/ / Stories

On Spec

For some reason, this appeared in a Hard SF ish. I wrote it after reading a wonderful history book called Flappers, Bootleggers, Typhoid Mary and the Bomb. Gardner Dozois gave it honorable mention in his 1994 Year’s Best SF, but didn’t buy it for Asimov’s. Go fig.

It was a hundred and ten in the shade the day I left for the Fireworks Factory.

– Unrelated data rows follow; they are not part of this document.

**config.mk**
```make
export PLATFORM = sky130hd
export DESIGN_NAME = fft_seq_flat
export DESIGN_NICKNAME = d
export VERILOG_FILES = /design/src/rtl/fft_pkg.sv /design/src/rtl/fft_seq_if.sv /design/src/rtl/fft_watchdog.sv /design/src/rtl/fft_seq.sv /design/src/flat_wrapper.sv
export SDC_FILE = /design/constraint.sdc
export NUM_CORES = 1
export LEC_CHECK = 0
export BUFFER_PORTS_ARGS = -buffer_cell sky130_fd_sc_hd__buf_2
export CAP_MARGIN = 20
export CORE_MARGIN = 3
export CORE_UTILIZATION = 38
export DETAILED_ROUTE_END_ITERATION = 12
export GPL_ROUTABILITY_DRIVEN = 0
export PLACE_DENSITY = 0.78
export SETUP_SLACK_MARGIN = 0.3
export SLEW_MARGIN = 0
export SYNTH_ARGS = -nofsm -noshare
export SYNTH_HDL_FRONTEND = slang
export SYNTH_SLANG_ARGS = --single-unit
```
**constraint.sdc**
```tcl
create_clock -name clk -period 2.1 [get_ports clk]
set_input_delay 0.105 -clock clk [delete_from_list [all_inputs] [get_ports clk]]
set_output_delay 0.105 -clock clk [all_outputs]
set_load 0.1 [all_outputs]
```
**src/rtl/fft_pkg.sv**
```systemverilog
// Shared types and default sizes for the FFT frame sequencer.
package fft_pkg;
  localparam int FFT_M     = 9;
  localparam int FFT_WIDTH = 16;

  typedef logic [2*FFT_WIDTH-1:0] sample_t;

  typedef enum logic [2:0] {
    IDLE,
    LOAD,
    START,
    RUN,
    UNLOAD,
    DONE
  } fft_seq_state_t;
endpackage

```
**src/rtl/fft_seq_if.sv**
```systemverilog
// Bus between the frame sequencer and its input buffer, FFT core and output buffer.
interface fft_seq_if import fft_pkg::*; #(
  parameter int M     = FFT_M,
  parameter int WIDTH = FFT_WIDTH
);
  logic               frame_ready;
  logic [M-1:0]       in_rd_adr;
  logic [2*WIDTH-1:0] in_rd_data;
  logic               core_load;
  logic               core_start;
  logic [M-1:0]       core_adr;
  logic [2*WIDTH-1:0] core_wd;
  logic               core_done;
  logic [2*WIDTH-1:0] core_rd;
  logic               out_we;
  logic [M-1:0]       out_adr;
  logic [2*WIDTH-1:0] out_wd;
  logic               frame_done;
  logic               busy;
  logic               overrun;
  logic               timeout_err;

  modport master (
    input  frame_ready, in_rd_data, core_done, core_rd,
    output in_rd_adr, core_load, core_start, core_adr, core_wd,
           out_we, out_adr, out_wd, frame_done, busy, overrun, timeout_err
  );

  modport slave (
    output frame_ready, in_rd_data, core_done, core_rd,
    input  in_rd_adr, core_load, core_start, core_adr, core_wd,
           out_we, out_adr, out_wd, frame_done, busy, overrun, timeout_err
  );
endinterface

```
**src/rtl/fft_watchdog.sv**
```systemverilog
// Saturating cycle counter that flags expiry one cycle before reaching TIMEOUT.
module fft_watchdog import fft_pkg::*; #(
  parameter int TIMEOUT = 65535
) (
  input  logic clk,
  input  logic reset,
  input  logic i_clear,
  input  logic i_enable,
  output logic o_expire
);
  localparam int W = $clog2(TIMEOUT + 1);

  logic [W-1:0] r_count;

  always_ff @(posedge clk) begin
    if (reset || i_clear)
      r_count <= '0;
    else if (i_enable && (r_count != W'(TIMEOUT)))
      r_count <= r_count + 1'b1;
  end

  assign o_expire = (r_count == W'(TIMEOUT - 1));
endmodule

```
**src/rtl/fft_seq.sv**
```systemverilog
// Frame sequencer: copies a frame into the FFT core, starts it, and streams the
// result into the output buffer, with overrun and watchdog error reporting.
module fft_seq import fft_pkg::*; #(
  parameter int M       = FFT_M,
  parameter int WIDTH   = FFT_WIDTH,
  parameter int TIMEOUT = 65535
) (
  input  logic       clk,
  input  logic       reset,
  fft_seq_if.master  bus
);
  fft_seq_state_t r_state, w_next;

  logic [M-1:0] r_count;
  logic [M-1:0] r_out_adr;
  logic         r_term;
  logic         r_out_we;
  logic         r_fr_q;
  logic         r_overrun;
  logic         r_timeout_err;
  logic         w_count_last;
  logic         w_unload_addr;
  logic         w_busy;
  logic         w_wd_expire;

  assign w_count_last  = (r_count == {M{1'b1}});
  assign w_unload_addr = (r_state == UNLOAD) && !r_term;
  assign w_busy        = (r_state != IDLE);

  fft_watchdog #(.TIMEOUT(TIMEOUT)) u_watchdog (
    .clk      (clk),
    .reset    (reset),
    .i_clear  (r_state == START),
    .i_enable (r_state == RUN),
    .o_expire (w_wd_expire)
  );

  always_ff @(posedge clk) begin
    if (reset) r_state <= IDLE;
    else       r_state <= w_next;
  end

  always_comb begin
    w_next = r_state;
    unique case (r_state)
      IDLE:    if (bus.frame_ready) w_next = LOAD;
      LOAD:    if (w_count_last) w_next = START;
      START:   w_next = RUN;
      RUN: begin
        if (bus.core_done)     w_next = UNLOAD;
        else if (w_wd_expire)  w_next = IDLE;
      end
      UNLOAD:  if (r_term) w_next = DONE;
      DONE:    if (!bus.frame_ready) w_next = IDLE;
      default: w_next = IDLE;
    endcase
  end

  // The terminal flag buys UNLOAD one extra cycle to retire the last
  // write-back, since core_rd trails core_adr by a cycle.
  always_ff @(posedge clk) begin
    if (reset) begin
      r_count       <= '0;
      r_term        <= 1'b0;
      r_out_we      <= 1'b0;
      r_out_adr     <= '0;
      r_fr_q        <= 1'b0;
      r_overrun     <= 1'b0;
      r_timeout_err <= 1'b0;
    end else begin
      r_fr_q    <= bus.frame_ready;
      r_out_we  <= w_unload_addr;
      r_out_adr <= w_unload_addr ? r_count : '0;
      if (w_busy && bus.frame_ready && !r_fr_q)
        r_overrun <= 1'b1;
      if ((r_state == RUN) && !bus.core_done && w_wd_expire)
        r_timeout_err <= 1'b1;
      if ((r_state == LOAD) || w_unload_addr) begin
        if (w_count_last) begin
          r_count <= '0;
          r_term  <= (r_state == UNLOAD);
        end else begin
          r_count <= r_count + 1'b1;
        end
      end else begin
        r_count <= '0;
        r_term  <= 1'b0;
      end
    end
  end

  always_comb begin
    bus.in_rd_adr   = '0;
    bus.core_load   = 1'b0;
    bus.core_start  = 1'b0;
    bus.core_adr    = '0;
    bus.core_wd     = '0;
    bus.frame_done  = 1'b0;
    bus.out_we      = r_out_we;
    bus.out_adr     = r_out_adr;
    bus.out_wd      = r_out_we ? bus.core_rd : '0;
    bus.busy        = w_busy;
    bus.overrun     = r_overrun;
    bus.timeout_err = r_timeout_err;
    unique case (r_state)
      LOAD: begin
        bus.in_rd_adr = r_count;
        bus.core_load = 1'b1;
        bus.core_adr  = r_count;
        bus.core_wd   = bus.in_rd_data;
      end
      START:   bus.core_start = 1'b1;
      UNLOAD:  if (!r_term) bus.core_adr = r_count;
      DONE:    bus.frame_done = 1'b1;
      default: ;
    endcase
  end
endmodule
```
**src/flat_wrapper.sv**
```systemverilog
// flat-port wrapper written by rule: the top's interface ports become plain ports
module fft_seq_flat import fft_pkg::*;
#(
  parameter int M       = FFT_M,
  parameter int WIDTH   = FFT_WIDTH,
  parameter int TIMEOUT = 65535
)
  (clk, reset, bus_frame_ready, bus_in_rd_data, bus_core_done, bus_core_rd, bus_in_rd_adr, bus_core_load, bus_core_start, bus_core_adr, bus_core_wd, bus_out_we, bus_out_adr, bus_out_wd, bus_frame_done, bus_busy, bus_overrun, bus_timeout_err);
  fft_seq_if #(.M(M), .WIDTH(WIDTH)) bus_i ();
  input  logic clk;
  input  logic reset;
  input wire logic [$bits(bus_i.frame_ready)-1:0] bus_frame_ready;
  input wire logic [$bits(bus_i.in_rd_data)-1:0] bus_in_rd_data;
  input wire logic [$bits(bus_i.core_done)-1:0] bus_core_done;
  input wire logic [$bits(bus_i.core_rd)-1:0] bus_core_rd;
  output wire logic [$bits(bus_i.in_rd_adr)-1:0] bus_in_rd_adr;
  output wire logic [$bits(bus_i.core_load)-1:0] bus_core_load;
  output wire logic [$bits(bus_i.core_start)-1:0] bus_core_start;
  output wire logic [$bits(bus_i.core_adr)-1:0] bus_core_adr;
  output wire logic [$bits(bus_i.core_wd)-1:0] bus_core_wd;
  output wire logic [$bits(bus_i.out_we)-1:0] bus_out_we;
  output wire logic [$bits(bus_i.out_adr)-1:0] bus_out_adr;
  output wire logic [$bits(bus_i.out_wd)-1:0] bus_out_wd;
  output wire logic [$bits(bus_i.frame_done)-1:0] bus_frame_done;
  output wire logic [$bits(bus_i.busy)-1:0] bus_busy;
  output wire logic [$bits(bus_i.overrun)-1:0] bus_overrun;
  output wire logic [$bits(bus_i.timeout_err)-1:0] bus_timeout_err;
  assign bus_i.frame_ready = bus_frame_ready;
  assign bus_i.in_rd_data = bus_in_rd_data;
  assign bus_i.core_done = bus_core_done;
  assign bus_i.core_rd = bus_core_rd;
  assign bus_in_rd_adr = bus_i.in_rd_adr;
  assign bus_core_load = bus_i.core_load;
  assign bus_core_start = bus_i.core_start;
  assign bus_core_adr = bus_i.core_adr;
  assign bus_core_wd = bus_i.core_wd;
  assign bus_out_we = bus_i.out_we;
  assign bus_out_adr = bus_i.out_adr;
  assign bus_out_wd = bus_i.out_wd;
  assign bus_frame_done = bus_i.frame_done;
  assign bus_busy = bus_i.busy;
  assign bus_overrun = bus_i.overrun;
  assign bus_timeout_err = bus_i.timeout_err;
  fft_seq #(.M(M), .WIDTH(WIDTH), .TIMEOUT(TIMEOUT)) u_core (.clk(clk), .reset(reset), .bus(bus_i));
endmodule
```
# Word level (Yosys, flattened, before mapping)
# Cells that the tools add are included.
dict set report word_totals {
  regBits 42
  input_bits 68
  word_cells 58
  output_inout_bits 98
}
dict set report classes {
  muxes 15
  add_sub_neg 2
  reduce_logical 17
  n_bitwise 2
  eq_ne 13
}
# operator count
set op_table {}
lappend op_table {{$mux W32} 2}
lappend op_table {{$mux W3} 6}
lappend op_table {{$mux W9} 2}
lappend op_table {{$pmux W3 S6} 1}
lappend op_table {{$pmux W9 S2} 1}
lappend op_table {{$add A16 B1 Y16 const B} 1}
lappend op_table {{$eq A16 B16 Y1 const B} 1}
lappend op_table {{$ne A16 B16 Y1 const B} 1}
lappend op_table {{$add A9 B1 Y9 const B} 1}
lappend op_table {{$eq A9 B9 Y1 const B} 1}
lappend op_table {{$eq A3 B2 Y1 const B} 2}
lappend op_table {{$eq A3 B3 Y1 const B} 2}
lappend op_table {{$logic_and A1 B1 Y1} 6}
lappend op_table {{$reduce_and A5 Y1} 1}
lappend op_table {{$ne A2 B1 Y1 const B} 2}
lappend op_table {{$ne A2 B2 Y1 const B} 2}
lappend op_table {{$reduce_or A2 Y1} 2}
lappend op_table {{$eq A3 B1 Y1 const B} 1}
lappend op_table {{$logic_not A1 Y1} 3}
lappend op_table {{$logic_not A3 Y1} 1}
lappend op_table {{$mux W1} 3}
lappend op_table {{$ne A3 B2 Y1 const B} 1}
lappend op_table {{$reduce_bool A3 Y1} 1}
lappend op_table {{$reduce_or A3 Y1} 1}
lappend op_table {{2 further kinds} 4}

# Longest topological paths before layout
# Gate-level depths: netlist of run 1.
dict set report logic_depth {
  ltp_word 5
  mapped_depth 9
  ltp_nobuf 9
}

# Cells and area by module
# Synthesis of run 1 repeated with hierarchy kept, for this count alone.
dict set report hier_totals {
  hier_cells 298
  area_unflattened_um2 2437.3
}
# mod area_per_inst_um2 cells_per_inst n_inst seq_area_each_um2
set by_module_without_submodules {}
lappend by_module_without_submodules {fft_seq 1581.5 197 1 520.5}
lappend by_module_without_submodules {fft_watchdog 855.8 101 1 320.3}

# Least setup slack after synthesis of run 1
# Ideal clock, no wire load.
dict set report synth_path {
  kind {register to register}
  from {reg u_core.r_state[0]}
  to {reg u_core.u_watchdog.r_count[10]}
  required_time_ns 1.968
  path_slack_ns -1.686
  stages_incl_launch_ff 6
  arrival_time_ns 3.654
  setup_ns 0.132
  period_less_slack_ns 3.786
  cell_sequence {dfxtp_1 buf_2 nor3b_1 or2_2 clkbuf_1 a21oi_1}
}
dict set report synth_via {
  elab_chain_cells 2
}
# element line
set synth_lines {}
lappend synth_lines {{from (decl)} fft_seq.sv:12} ;# fft_seq_state_t r_state, w_next;
lappend synth_lines {{from (signal assigned)} fft_seq.sv:40} ;# else r_state <= w_next;
lappend synth_lines {{$eq A3 B2 Y1, on equally long branches} {fft_seq.sv:34, fft_seq.sv:33}}
lappend synth_lines {{$logic_and A1 B1 Y1 or $logic_or A1 B1 Y1 (tied branches)} {fft_watchdog.sv:18, fft_watchdog.sv:16}}
lappend synth_lines {{to (signal assigned)} fft_watchdog.sv:19} ;# r_count <= r_count + 1'b1;
lappend synth_lines {{to (decl)} fft_watchdog.sv:13} ;# logic [W-1:0] r_count;
# Parallel ways exist; a longest one is shown, timed or not.
# A chain may end at the register's enable or synchronous reset.

# Final worst setup path of run 1
dict set report layout_path {
  from {reg u_core.r_count[5]}
  to {reg u_core.r_state[0]}
}
dict set report layout_via {
  elab_chain_cells 3
}
# element line
set layout_lines {}
lappend layout_lines {{from (decl)} fft_seq.sv:14} ;# logic [M-1:0] r_count;
lappend layout_lines {{from (signal assigned)} fft_seq.sv:83} ;# r_count <= r_count + 1'b1;
lappend layout_lines {{$eq A9 B9 Y1} fft_seq.sv:26} ;# assign w_count_last = (r_count == {M{1'b1}});
lappend layout_lines {{$ne A2 B1 Y1 (no line)} --}
lappend layout_lines {{$reduce_and A5 Y1 (no line)} --}
# No other way between the ends.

As dawn broke, I packed a valise, a flask and a sandwich and started her up. I set the spark and the throttle, cranked her, reset the spark and throttle and hopped in. Lizzie hiccoughed and wheezed out of the drive and onto the road that led out and out, to the Fireworks Factory. I gave her horn a little “poop poop” and pulled the driving goggles down over my eyes. I’d had the foresight to remove my windsheild before starting out, and there was a stiff breeze blowing in my face that made the stifling heat bearable. I was in high spirits indeed; witness my letting the throttle out until Lizzie was doing almost 35 miles per hour. As I vibrated through the scorched prairie, I began to sing:

Oh it was Tin, Tin, Tin!
Though I constantly degrade you
By the Henry Ford that made you
You’re better than a Packard, Hunk o’ Tin!

After going through this bit of doggerel six or seventy times, the dust in my throat became too thick for song, so I closed my mouth and enjoyed the scenery.